Renewed Conflict in Nagorno-Karabakh Region

Nagorno-Karabakh

Authorities of Armenian ethnicity in the Caucasus Mountains are urging Azerbaijan to engage in talks, but the Azerbaijani government, led by President Ilham Aliyev, states that what it terms an “anti-terror operation” will persist until the “illegal Armenian military formations” surrender and the separatist Nagorno-Karabakh government dissolves.

These reports have raised concerns that full-scale warfare could erupt once again in the region between Azerbaijan and Armenia, who have been at odds for over three decades over the mountainous territory. The latest intense fighting occurred there during a six-week conflict in 2020.

The Azerbaijani Ministry of Defense announced the commencement of the operation a few hours after it was reported that four soldiers and two civilians had died due to landmine explosions in Nagorno-Karabakh.

The ministry did not immediately provide details but claimed that frontline positions and Armenian military assets had been “neutralized using high-precision weapons” and that only legitimate military targets were being struck.

Armenia’s Foreign Ministry Denied

However, Armenia’s Foreign Ministry denied any presence of its weapons or troops in Nagorno-Karabakh, calling reports of sabotage and landmines in the region “lies.” Armenian Prime Minister Nikol Pashinyan accused Azerbaijan of trying to drag Armenia into hostilities.

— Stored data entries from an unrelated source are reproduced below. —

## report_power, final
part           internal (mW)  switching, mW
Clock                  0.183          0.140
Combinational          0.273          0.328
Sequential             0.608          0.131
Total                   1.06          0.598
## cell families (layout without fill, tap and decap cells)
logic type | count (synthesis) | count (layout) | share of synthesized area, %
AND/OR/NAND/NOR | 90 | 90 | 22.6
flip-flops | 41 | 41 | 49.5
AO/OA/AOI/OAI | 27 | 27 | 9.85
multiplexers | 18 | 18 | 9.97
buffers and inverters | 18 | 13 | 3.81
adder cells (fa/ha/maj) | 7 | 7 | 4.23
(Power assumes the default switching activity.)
===== config.mk =====
export PLATFORM = sky130hd
export DESIGN_NAME = enc_bcd_counter
export DESIGN_NICKNAME = d
export VERILOG_FILES = /design/src/rtl/enc_bcd_counter.sv
export SDC_FILE = /design/constraint.sdc
export NUM_CORES = 1
export LEC_CHECK = 0
export BUFFER_PORTS_ARGS = -buffer_cell sky130_fd_sc_hd__buf_2
export CORE_MARGIN = 1
export CORE_UTILIZATION = 40
export DETAILED_ROUTE_END_ITERATION = 7
export GPL_ROUTABILITY_DRIVEN = 0
export GPL_TIMING_DRIVEN = 0
export PLACE_DENSITY_LB_ADDON = 0.3
export SETUP_SLACK_MARGIN = 0.5
export SYNTH_ARGS = -nofsm -noshare
export SYNTH_HDL_FRONTEND = slang
export SYNTH_SLANG_ARGS = --single-unit

===== constraint.sdc =====
create_clock -name clk -period 2.5 [get_ports clk]
set_input_delay 0.125 -clock clk [delete_from_list [all_inputs] [get_ports clk]]
set_output_delay 0.125 -clock clk [all_outputs]
set_load 0.03 [all_outputs]

===== src/rtl/enc_bcd_counter.sv =====
// enc_bcd_counter: rotary-encoder pulse accumulator driving a wrap/saturate BCD up/down counter
module enc_bcd_counter #(
  parameter int DIGITS          = 2,
  parameter int PULSES_PER_STEP = 4,
  parameter bit WRAP            = 1'b1
) (
  input  logic                clk,
  input  logic                reset_n,
  input  logic                cw,
  input  logic                ccw,
  input  logic                clr,
  input  logic                load,
  input  logic [4*DIGITS-1:0] load_val,
  output logic [4*DIGITS-1:0] bcd_count,
  output logic                step_up,
  output logic                step_dn,
  output logic                at_max,
  output logic                at_min
);
  localparam int W = 4*DIGITS;
  localparam logic signed [8:0] PPS = 9'(PULSES_PER_STEP);
  localparam logic [W-1:0] NINES = {DIGITS{4'h9}};
  function automatic logic [W-1:0] bcd_inc(input logic [W-1:0] v);
    logic c;
    logic [3:0] d;
    c = 1'b1;
    for (int i = 0; i < DIGITS; i++) begin
      d = v[4*i +: 4];
      bcd_inc[4*i +: 4] = c ? (d == 4'd9 ? 4'd0 : d + 4'd1) : d;
      c = c & (d == 4'd9);
    end
  endfunction
  function automatic logic [W-1:0] bcd_dec(input logic [W-1:0] v);
    logic b;
    logic [3:0] d;
    b = 1'b1;
    for (int i = 0; i < DIGITS; i++) begin
      d = v[4*i +: 4];
      bcd_dec[4*i +: 4] = b ? (d == 4'd0 ? 4'd9 : d - 4'd1) : d;
      b = b & (d == 4'd0);
    end
  endfunction
  function automatic logic [W-1:0] bcd_clamp(input logic [W-1:0] v);
    for (int i = 0; i < DIGITS; i++)
      bcd_clamp[4*i +: 4] = v[4*i +: 4] > 4'd9 ? 4'd9 : v[4*i +: 4];
  endfunction
  logic signed [8:0] acc, acc_inc, acc_dec, acc_nxt;
  logic up, dn;
  logic [W-1:0] count_nxt;
  assign at_max = bcd_count == NINES;
  assign at_min = bcd_count == '0;
  always_comb begin
    acc_inc   = acc + 9'sd1;
    acc_dec   = acc - 9'sd1;
    up        = cw & ~ccw & (acc_inc == PPS);
    dn        = ccw & ~cw & (acc_dec == -PPS);
    acc_nxt   = (up | dn) ? '0 : (cw & ~ccw) ? acc_inc : (ccw & ~cw) ? acc_dec : acc;
    // Saturation only matters at the ends; wrapping falls out of the ripple itself
    count_nxt = up ? ((at_max && !WRAP) ? bcd_count : bcd_inc(bcd_count)) :
                dn ? ((at_min && !WRAP) ? bcd_count : bcd_dec(bcd_count)) : bcd_count;
  end
  always_ff @(posedge clk or negedge reset_n) begin
    if (!reset_n) begin
      bcd_count <= '0;
      acc       <= '0;
      step_up   <= 1'b0;
      step_dn   <= 1'b0;
    end else if (clr) begin
      bcd_count <= '0;
      acc       <= '0;
      step_up   <= 1'b0;
      step_dn   <= 1'b0;
    end else if (load) begin
      bcd_count <= bcd_clamp(load_val);
      acc       <= '0;
      step_up   <= 1'b0;
      step_dn   <= 1'b0;
    end else begin
      bcd_count <= count_nxt;
      acc       <= acc_nxt;
      step_up   <= up;
      step_dn   <= dn;
    end
  end
endmodule

# Yosys cells after proc, flatten, opt, wreduce, memory -nomap -nowiden
# Index checks and enable logic that the tools add are counted.
[totals] ff_bits=19 input_bits=14 elab_cells=54
[op_classes] addsub=6 n_lt_le_gt_ge=2 n_eq_ne=6 mux=21 n_bitwise=7 reduce_logical=7
[op_table] op="$mux 9" count=5
[op_table] op="$mux 4" count=8
[op_table] op="$mux 8" count=4
[op_table] op="$add 9x2->9 const B" count=1
[op_table] op="$eq 9x3->1 const B" count=1
[op_table] op="$eq 9x4->1 const B" count=1
[op_table] op="$sub 9x2->9 const B" count=1
[op_table] op="$add 4x1->4 const B" count=2
[op_table] op="$eq 4x4->1 const B" count=2
[op_table] op="$eq 8x8->1 const B" count=1
[op_table] op="$gt 4x4->1 const B" count=2
[op_table] op="$logic_not 4->1" count=2
[op_table] op="$logic_not 8->1" count=1
[op_table] op="$reduce_bool 4->1" count=2
[op_table] op="$sub 4x1->4 const B" count=2
[op_table] op="$reduce_bool 5->1" count=1
[op_table] op="$and 1x1->1" count=4
[op_table] op="$mux 1" count=4
[op_table] op="$ne 4x3->1 const B" count=1
[op_table] op="$reduce_and 3->1" count=1
[op_table] op="$not 1->1" count=2
[op_table] op="$or 1x1->1" count=1

# Depth between registers and ports, before layout
# Gate-level depths: netlist (run 1).
[depth] word_depth=7 depth_mapped=12 ltp_nobuf=8

# Worst setup path after synthesis (run 1)
# OpenSTA, ideal clock, no wires.
[synth_path] path_kind="reg2reg" startpoint="reg acc[1]" endpoint="reg bcd_count[1]" setup_time_ns=0.127 arrival_ns=2.520 required_time_ns=2.373 path_slack_ns=-0.147 path_stages_with_launch=11 path_buffers=3 path_cell_list="dfrtp_1 > buf_2 > inv_1 > ha_1 > clkbuf_1 > nor3b_1 > mux2i_1 > and4bb_1 > or3_1 > buf_4 > mux2_1"
[synth_via] elab_chain_cells=6 word_cells_on_any_way=10 classes_between="2 x add/sub; 2 x eq/ne; 3 x mux; 2 x bitwise; 1 x reduce/logical"
[synth_rtl] element="start: declaration" line_no="47" rtl="logic signed [8:0] acc, acc_inc, acc_dec, acc_nxt;"
[synth_rtl] element="start signal: assignment" line_no="80" rtl="acc <= acc_nxt;"
[synth_rtl] element="$add 9x2->9" line_no="53" rtl="acc_inc = acc + 9'sd1;"
[synth_rtl] element="$eq 9x4->1" line_no="55" rtl="up = cw & ~ccw & (acc_inc == PPS);"
[synth_rtl] element="$and 1x1->1" line_no="55"
[synth_rtl] element="$mux 8" line_no="59" rtl="count_nxt = up ? ((at_max && !WRAP) ? bcd_count : bcd_inc(bcd_count)) :"
[synth_rtl] element="$mux 8" line_no="73" rtl="end else if (load) begin"
[synth_rtl] element="$mux 8" line_no="68" rtl="end else if (clr) begin"
[synth_rtl] element="end signal: assignment" line_no="74" rtl="bcd_count <= bcd_clamp(load_val);"
[synth_rtl] element="end signal: assignment" line_no="79" rtl="bcd_count <= count_nxt;"
[synth_rtl] element="end: declaration" line_no="14" rtl="output logic [4*DIGITS-1:0] bcd_count,"
# Parallel ways exist; a longest one is shown, timed or not.
# A chain may end at the register's enable or synchronous reset.

# Worst setup path after layout (run 1)
[layout_path] startpoint="reg acc[0]" endpoint="reg bcd_count[3]"
# Same word-level chain as after synthesis.
$ cat config.mk
export PLATFORM = sky130hd
export DESIGN_NAME = spi_frame_readback
export DESIGN_NICKNAME = d
export VERILOG_FILES = /design/src/rtl/spi_frame_readback.sv
export SDC_FILE = /design/constraint.sdc
export NUM_CORES = 1
export LEC_CHECK = 0
export CORE_MARGIN = 4
export CORE_UTILIZATION = 23
export DETAILED_ROUTE_END_ITERATION = 8
export GPL_TIMING_DRIVEN = 1
export HOLD_SLACK_MARGIN = 0.15
export SYNTH_ARGS = -nofsm -noshare
export SYNTH_HDL_FRONTEND = slang
export SYNTH_SLANG_ARGS = --single-unit
$ cat constraint.sdc
create_clock -name sys_clk -period 6.18 [get_ports sys_clk]
set_clock_uncertainty 0.15 [all_clocks]
set_input_delay 1.854 -clock sys_clk [delete_from_list [all_inputs] [get_ports sys_clk]]
set_output_delay 1.854 -clock sys_clk [all_outputs]
set_load 0.01 [all_outputs]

Officials in the ethnic Armenian-controlled Nagorno-Karabakh region stated that its capital, Stepanakert, and other villages were under intense shelling. The military in the area reported that Azerbaijan was using aircraft, artillery, missile systems, and drones in the fighting.

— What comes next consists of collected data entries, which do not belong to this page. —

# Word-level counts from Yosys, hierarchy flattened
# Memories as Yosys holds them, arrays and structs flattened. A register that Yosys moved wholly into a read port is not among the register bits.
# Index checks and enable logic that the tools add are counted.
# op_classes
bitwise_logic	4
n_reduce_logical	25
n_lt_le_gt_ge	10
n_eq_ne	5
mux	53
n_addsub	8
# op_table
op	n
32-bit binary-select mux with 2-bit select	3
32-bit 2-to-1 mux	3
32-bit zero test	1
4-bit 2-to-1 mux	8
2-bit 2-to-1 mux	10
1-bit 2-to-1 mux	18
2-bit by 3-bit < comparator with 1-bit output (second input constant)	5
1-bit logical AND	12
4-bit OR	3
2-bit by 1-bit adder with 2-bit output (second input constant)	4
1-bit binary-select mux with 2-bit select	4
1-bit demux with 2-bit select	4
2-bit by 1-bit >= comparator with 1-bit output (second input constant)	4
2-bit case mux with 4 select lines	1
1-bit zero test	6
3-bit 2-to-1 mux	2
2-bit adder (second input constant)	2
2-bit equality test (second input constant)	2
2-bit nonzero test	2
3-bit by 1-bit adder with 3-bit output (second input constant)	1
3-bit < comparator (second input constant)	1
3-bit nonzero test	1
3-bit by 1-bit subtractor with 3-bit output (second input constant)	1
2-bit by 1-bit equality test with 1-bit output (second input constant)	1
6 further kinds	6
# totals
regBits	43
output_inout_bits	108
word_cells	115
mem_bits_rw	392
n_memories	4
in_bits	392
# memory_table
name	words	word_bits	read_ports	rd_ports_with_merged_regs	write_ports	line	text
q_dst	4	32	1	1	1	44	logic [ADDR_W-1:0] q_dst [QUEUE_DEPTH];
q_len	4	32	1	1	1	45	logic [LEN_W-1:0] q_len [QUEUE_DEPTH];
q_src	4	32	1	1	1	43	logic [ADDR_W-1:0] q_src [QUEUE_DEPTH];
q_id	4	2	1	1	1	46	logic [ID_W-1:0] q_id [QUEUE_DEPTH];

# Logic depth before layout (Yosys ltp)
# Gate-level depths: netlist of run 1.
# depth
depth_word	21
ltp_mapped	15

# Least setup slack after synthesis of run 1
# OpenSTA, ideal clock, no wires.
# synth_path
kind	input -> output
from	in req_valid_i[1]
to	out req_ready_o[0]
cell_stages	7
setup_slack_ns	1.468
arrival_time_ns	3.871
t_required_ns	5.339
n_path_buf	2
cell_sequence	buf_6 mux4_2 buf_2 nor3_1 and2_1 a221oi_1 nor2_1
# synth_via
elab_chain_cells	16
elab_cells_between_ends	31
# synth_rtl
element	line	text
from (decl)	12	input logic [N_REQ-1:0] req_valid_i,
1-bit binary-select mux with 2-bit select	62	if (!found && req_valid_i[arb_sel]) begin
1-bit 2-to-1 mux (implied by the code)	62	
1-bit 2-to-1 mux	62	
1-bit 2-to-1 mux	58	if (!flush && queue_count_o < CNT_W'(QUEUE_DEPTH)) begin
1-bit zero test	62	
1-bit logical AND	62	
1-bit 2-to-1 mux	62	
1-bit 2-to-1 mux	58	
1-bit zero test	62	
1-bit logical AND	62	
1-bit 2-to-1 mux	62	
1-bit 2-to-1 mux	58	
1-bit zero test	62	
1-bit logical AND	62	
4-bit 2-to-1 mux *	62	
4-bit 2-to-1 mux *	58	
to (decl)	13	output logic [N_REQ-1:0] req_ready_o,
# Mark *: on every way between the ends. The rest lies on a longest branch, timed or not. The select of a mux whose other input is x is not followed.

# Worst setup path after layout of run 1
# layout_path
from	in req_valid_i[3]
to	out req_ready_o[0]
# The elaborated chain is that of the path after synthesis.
File: src/rtl/axi_xbar_1x2.sv
// AXI-lite 1-master to 2-slave crossbar with address decode and per-channel route locking.
// Optional AXI_XBAR_DECERR_EN: unmapped accesses get a DECERR from the xbar instead of defaulting to slave 0.
module axi_xbar_1x2 #(
   parameter logic [31:0] S0_BASE = 32'h8000_0000,
   parameter logic [31:0] S0_MASK = 32'hF800_0000,
   parameter logic [31:0] S1_BASE = 32'hA000_0000,
   parameter logic [31:0] S1_MASK = 32'hFFFF_0000
) (
   input  logic        clk,
   input  logic        rst_n,
   input  logic [31:0] m_araddr,
   input  logic        m_arvalid,
   output logic        m_arready,
   output logic [31:0] m_rdata,
   output logic [1:0]  m_rresp,
   output logic        m_rvalid,
   input  logic        m_rready,
   input  logic [31:0] m_awaddr,
   input  logic        m_awvalid,
   output logic        m_awready,
   input  logic [31:0] m_wdata,
   input  logic [3:0]  m_wstrb,
   input  logic        m_wvalid,
   output logic        m_wready,
   output logic [1:0]  m_bresp,
   output logic        m_bvalid,
   input  logic        m_bready,
   output logic [31:0] s0_araddr,
   output logic        s0_arvalid,
   input  logic        s0_arready,
   input  logic [31:0] s0_rdata,
   input  logic [1:0]  s0_rresp,
   input  logic        s0_rvalid,
   output logic        s0_rready,
   output logic [31:0] s0_awaddr,
   output logic        s0_awvalid,
   input  logic        s0_awready,
   output logic [31:0] s0_wdata,
   output logic [3:0]  s0_wstrb,
   output logic        s0_wvalid,
   input  logic        s0_wready,
   input  logic [1:0]  s0_bresp,
   input  logic        s0_bvalid,
   output logic        s0_bready,
   output logic [31:0] s1_araddr,
   output logic        s1_arvalid,
   input  logic        s1_arready,
   input  logic [31:0] s1_rdata,
   input  logic [1:0]  s1_rresp,
   input  logic        s1_rvalid,
   output logic        s1_rready,
   output logic [31:0] s1_awaddr,
   output logic        s1_awvalid,
   input  logic        s1_awready,
   output logic [31:0] s1_wdata,
   output logic [3:0]  s1_wstrb,
   output logic        s1_wvalid,
   input  logic        s1_wready,
   input  logic [1:0]  s1_bresp,
   input  logic        s1_bvalid,
   output logic        s1_bready
);

`ifdef AXI_XBAR_DECERR_EN
   typedef enum logic [1:0] {R_IDLE, R_ADDR, R_DATA, R_ERR} rd_state_t;
   typedef enum logic [1:0] {W_IDLE, W_BUSY, W_RESP, W_ERR} wr_state_t;
`else
   typedef enum logic [1:0] {R_IDLE, R_ADDR, R_DATA} rd_state_t;
   typedef enum logic [1:0] {W_IDLE, W_BUSY, W_RESP} wr_state_t;
`endif

   rd_state_t   r_rstate, w_rstate_nxt;
   wr_state_t   r_wstate, w_wstate_nxt, w_wdone_st;
   logic        r_rsel, w_rsel_nxt;
   logic        r_wsel, w_wsel_nxt;
   logic        r_aw_done, w_aw_done_nxt;
   logic        r_w_done, w_w_done_nxt;
   logic        w_ar_sel, w_aw_sel;
   logic        w_fwd_ar, w_ar_tgt, w_fwd_r;
   logic        w_fwd_aw, w_fwd_w, w_w_tgt, w_fwd_b;
   logic [1:0]  w_s_arready, w_s_rvalid, w_s_awready, w_s_wready, w_s_bvalid;
   logic [31:0] w_s_rdata [2];
   logic [1:0]  w_s_rresp [2];
   logic [1:0]  w_s_bresp [2];

   // Slave 0 wins on overlap and also absorbs unmapped addresses in the default build.
   assign w_ar_sel = ((m_araddr & S0_MASK) != S0_BASE) && ((m_araddr & S1_MASK) == S1_BASE);
   assign w_aw_sel = ((m_awaddr & S0_MASK) != S0_BASE) && ((m_awaddr & S1_MASK) == S1_BASE);

`ifdef AXI_XBAR_DECERR_EN
   logic w_ar_unmapped, w_aw_unmapped, r_werr, w_werr_nxt;
   assign w_ar_unmapped = ((m_araddr & S0_MASK) != S0_BASE) && ((m_araddr & S1_MASK) != S1_BASE);
   assign w_aw_unmapped = ((m_awaddr & S0_MASK) != S0_BASE) && ((m_awaddr & S1_MASK) != S1_BASE);
   assign w_wdone_st    = ((r_wstate == W_IDLE) ? w_aw_unmapped : r_werr) ? W_ERR : W_RESP;
`else
   assign w_wdone_st    = W_RESP;
`endif

   assign w_s_arready = {s1_arready, s0_arready};
   assign w_s_rvalid  = {s1_rvalid,  s0_rvalid};
   assign w_s_awready = {s1_awready, s0_awready};
   assign w_s_wready  = {s1_wready,  s0_wready};
   assign w_s_bvalid  = {s1_bvalid,  s0_bvalid};
   assign w_s_rdata[0] = s0_rdata;
   assign w_s_rdata[1] = s1_rdata;
   assign w_s_rresp[0] = s0_rresp;
   assign w_s_rresp[1] = s1_rresp;
   assign w_s_bresp[0] = s0_bresp;
   assign w_s_bresp[1] = s1_bresp;

   always_ff @(posedge clk) begin
      if (!rst_n) begin
         r_rstate  <= R_IDLE;
         r_rsel    <= 1'b0;
         r_wstate  <= W_IDLE;
         r_wsel    <= 1'b0;
         r_aw_done <= 1'b0;
         r_w_done  <= 1'b0;
`ifdef AXI_XBAR_DECERR_EN
         r_werr    <= 1'b0;
`endif
      end else begin
         r_rstate  <= w_rstate_nxt;
         r_rsel    <= w_rsel_nxt;
         r_wstate  <= w_wstate_nxt;
         r_wsel    <= w_wsel_nxt;
         r_aw_done <= w_aw_done_nxt;
         r_w_done  <= w_w_done_nxt;
`ifdef AXI_XBAR_DECERR_EN
         r_werr    <= w_werr_nxt;
`endif
      end
   end

   always_comb begin
      w_rstate_nxt = r_rstate;
      w_rsel_nxt   = r_rsel;
      w_fwd_ar     = 1'b0;
      w_ar_tgt     = r_rsel;
      w_fwd_r      = 1'b0;
      m_arready    = 1'b0;
      m_rvalid     = 1'b0;
      m_rdata      = '0;
      m_rresp      = 2'b00;
      case (r_rstate)
         R_IDLE: if (m_arvalid) begin
`ifdef AXI_XBAR_DECERR_EN
            if (w_ar_unmapped) begin
               m_arready    = 1'b1;
               w_rstate_nxt = R_ERR;
            end else
`endif
            begin
               w_rsel_nxt   = w_ar_sel;
               w_ar_tgt     = w_ar_sel;
               w_fwd_ar     = 1'b1;
               m_arready    = w_s_arready[w_ar_sel];
               w_rstate_nxt = m_arready ? R_DATA : R_ADDR;
            end
         end
         R_ADDR: begin
            w_fwd_ar  = m_arvalid;
            m_arready = m_arvalid && w_s_arready[r_rsel];
            if (m_arready) w_rstate_nxt = R_DATA;
         end
         R_DATA: begin
            m_rvalid = w_s_rvalid[r_rsel];
            m_rdata  = w_s_rdata[r_rsel];
            m_rresp  = w_s_rresp[r_rsel];
            w_fwd_r  = m_rready;
            if (m_rvalid && m_rready) w_rstate_nxt = R_IDLE;
         end
`ifdef AXI_XBAR_DECERR_EN
         R_ERR: begin
            m_rvalid = 1'b1;
            m_rresp  = 2'b11;
            if (m_rready) w_rstate_nxt = R_IDLE;
         end
`endif
         default: w_rstate_nxt = R_IDLE;
      endcase
   end

   always_comb begin
      w_wstate_nxt  = r_wstate;
      w_wsel_nxt    = r_wsel;
      w_aw_done_nxt = r_aw_done;
      w_w_done_nxt  = r_w_done;
`ifdef AXI_XBAR_DECERR_EN
      w_werr_nxt    = r_werr;
`endif
      w_fwd_aw      = 1'b0;
      w_fwd_w       = 1'b0;
      w_w_tgt       = r_wsel;
      w_fwd_b       = 1'b0;
      m_awready     = 1'b0;
      m_wready      = 1'b0;
      m_bvalid      = 1'b0;
      m_bresp       = 2'b00;
      case (r_wstate)
         W_IDLE: if (m_awvalid) begin
            w_wsel_nxt = w_aw_sel;
            w_w_tgt    = w_aw_sel;
`ifdef AXI_XBAR_DECERR_EN
            w_werr_nxt = w_aw_unmapped;
            if (w_aw_unmapped) begin
               m_awready = 1'b1;
               m_wready  = m_wvalid;
            end else
`endif
            begin
               w_fwd_aw  = 1'b1;
               w_fwd_w   = m_wvalid;
               m_awready = w_s_awready[w_aw_sel];
               m_wready  = m_wvalid && w_s_wready[w_aw_sel];
            end
            w_aw_done_nxt = m_awready;
            w_w_done_nxt  = m_wready;
            w_wstate_nxt  = (m_awready && m_wready) ? w_wdone_st : W_BUSY;
         end
         W_BUSY: begin
`ifdef AXI_XBAR_DECERR_EN
            if (r_werr) begin
               m_awready = m_awvalid && !r_aw_done;
               m_wready  = m_wvalid && !r_w_done;
            end else
`endif
            begin
               w_fwd_aw  = m_awvalid && !r_aw_done;
               w_fwd_w   = m_wvalid && !r_w_done;
               m_awready = w_fwd_aw && w_s_awready[r_wsel];
               m_wready  = w_fwd_w && w_s_wready[r_wsel];
            end
            w_aw_done_nxt = r_aw_done || m_awready;
            w_w_done_nxt  = r_w_done || m_wready;
            if (w_aw_done_nxt && w_w_done_nxt) w_wstate_nxt = w_wdone_st;
         end
         W_RESP: begin
            m_bvalid = w_s_bvalid[r_wsel];
            m_bresp  = w_s_bresp[r_wsel];
            w_fwd_b  = m_bready;
            if (m_bvalid && m_bready) begin
               w_wstate_nxt  = W_IDLE;
               w_aw_done_nxt = 1'b0;
               w_w_done_nxt  = 1'b0;
            end
         end
`ifdef AXI_XBAR_DECERR_EN
         W_ERR: begin
            m_bvalid = 1'b1;
            m_bresp  = 2'b11;
            if (m_bready) begin
               w_wstate_nxt  = W_IDLE;
               w_aw_done_nxt = 1'b0;
               w_w_done_nxt  = 1'b0;
               w_werr_nxt    = 1'b0;
            end
         end
`endif
         default: w_wstate_nxt = W_IDLE;
      endcase
   end

   assign s0_arvalid = w_fwd_ar && !w_ar_tgt;
   assign s1_arvalid = w_fwd_ar && w_ar_tgt;
   assign s0_araddr  = s0_arvalid ? m_araddr : '0;
   assign s1_araddr  = s1_arvalid ? m_araddr : '0;
   assign s0_rready  = w_fwd_r && !r_rsel;
   assign s1_rready  = w_fwd_r && r_rsel;

   assign s0_awvalid = w_fwd_aw && !w_w_tgt;
   assign s1_awvalid = w_fwd_aw && w_w_tgt;
   assign s0_awaddr  = s0_awvalid ? m_awaddr : '0;
   assign s1_awaddr  = s1_awvalid ? m_awaddr : '0;
   assign s0_wvalid  = w_fwd_w && !w_w_tgt;
   assign s1_wvalid  = w_fwd_w && w_w_tgt;
   assign s0_wdata   = s0_wvalid ? m_wdata : '0;
   assign s1_wdata   = s1_wvalid ? m_wdata : '0;
   assign s0_wstrb   = s0_wvalid ? m_wstrb : '0;
   assign s1_wstrb   = s1_wvalid ? m_wstrb : '0;
   assign s0_bready  = w_fwd_b && !r_wsel;
   assign s1_bready  = w_fwd_b && r_wsel;

endmodule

Residents sought shelter in underground rooms, and bomb shelters as power outages persisted. Food shortages continued to plague the area, with limited humanitarian aid deliveries disrupted by gunfire, which resumed in the evening after a brief halt earlier in the day.

Geghan Stepanyan, the Human Rights Ombudsman of Nagorno-Karabakh, reported 27 fatalities, including two civilians, and more than 200 others wounded. A previous statement by Stepanyan mentioned that a child was among those killed, with 11 children among the injured.

The Prosecutor General’s Office of Azerbaijan stated that Armenian forces shelled Shusha, a town in Nagorno-Karabakh now under Azerbaijani control, with large-caliber weapons, resulting in the death of one civilian.

None of these claims have been independently verified.

Azerbaijan’s Possible Ethnic Armenian Expulsion Strategy

Thomas de Waal, a senior fellow at the Carnegie Europe think tank, suggested that the military operation might be part of President Ilham Aliyev’s plan to induce ethnic Armenians to leave the region.

Although he cautioned that it is too early to assess, he noted, “It could be some kind of limited military action that will try to force thousands of Armenians to flee to Armenia. And then Aliyev can achieve his goal of taking over Karabakh without much bloodshed,” de Waal told The Associated Press.

Azerbaijan previously reported six people killed in two separate explosions in an area partially under the control of ethnic Armenian forces.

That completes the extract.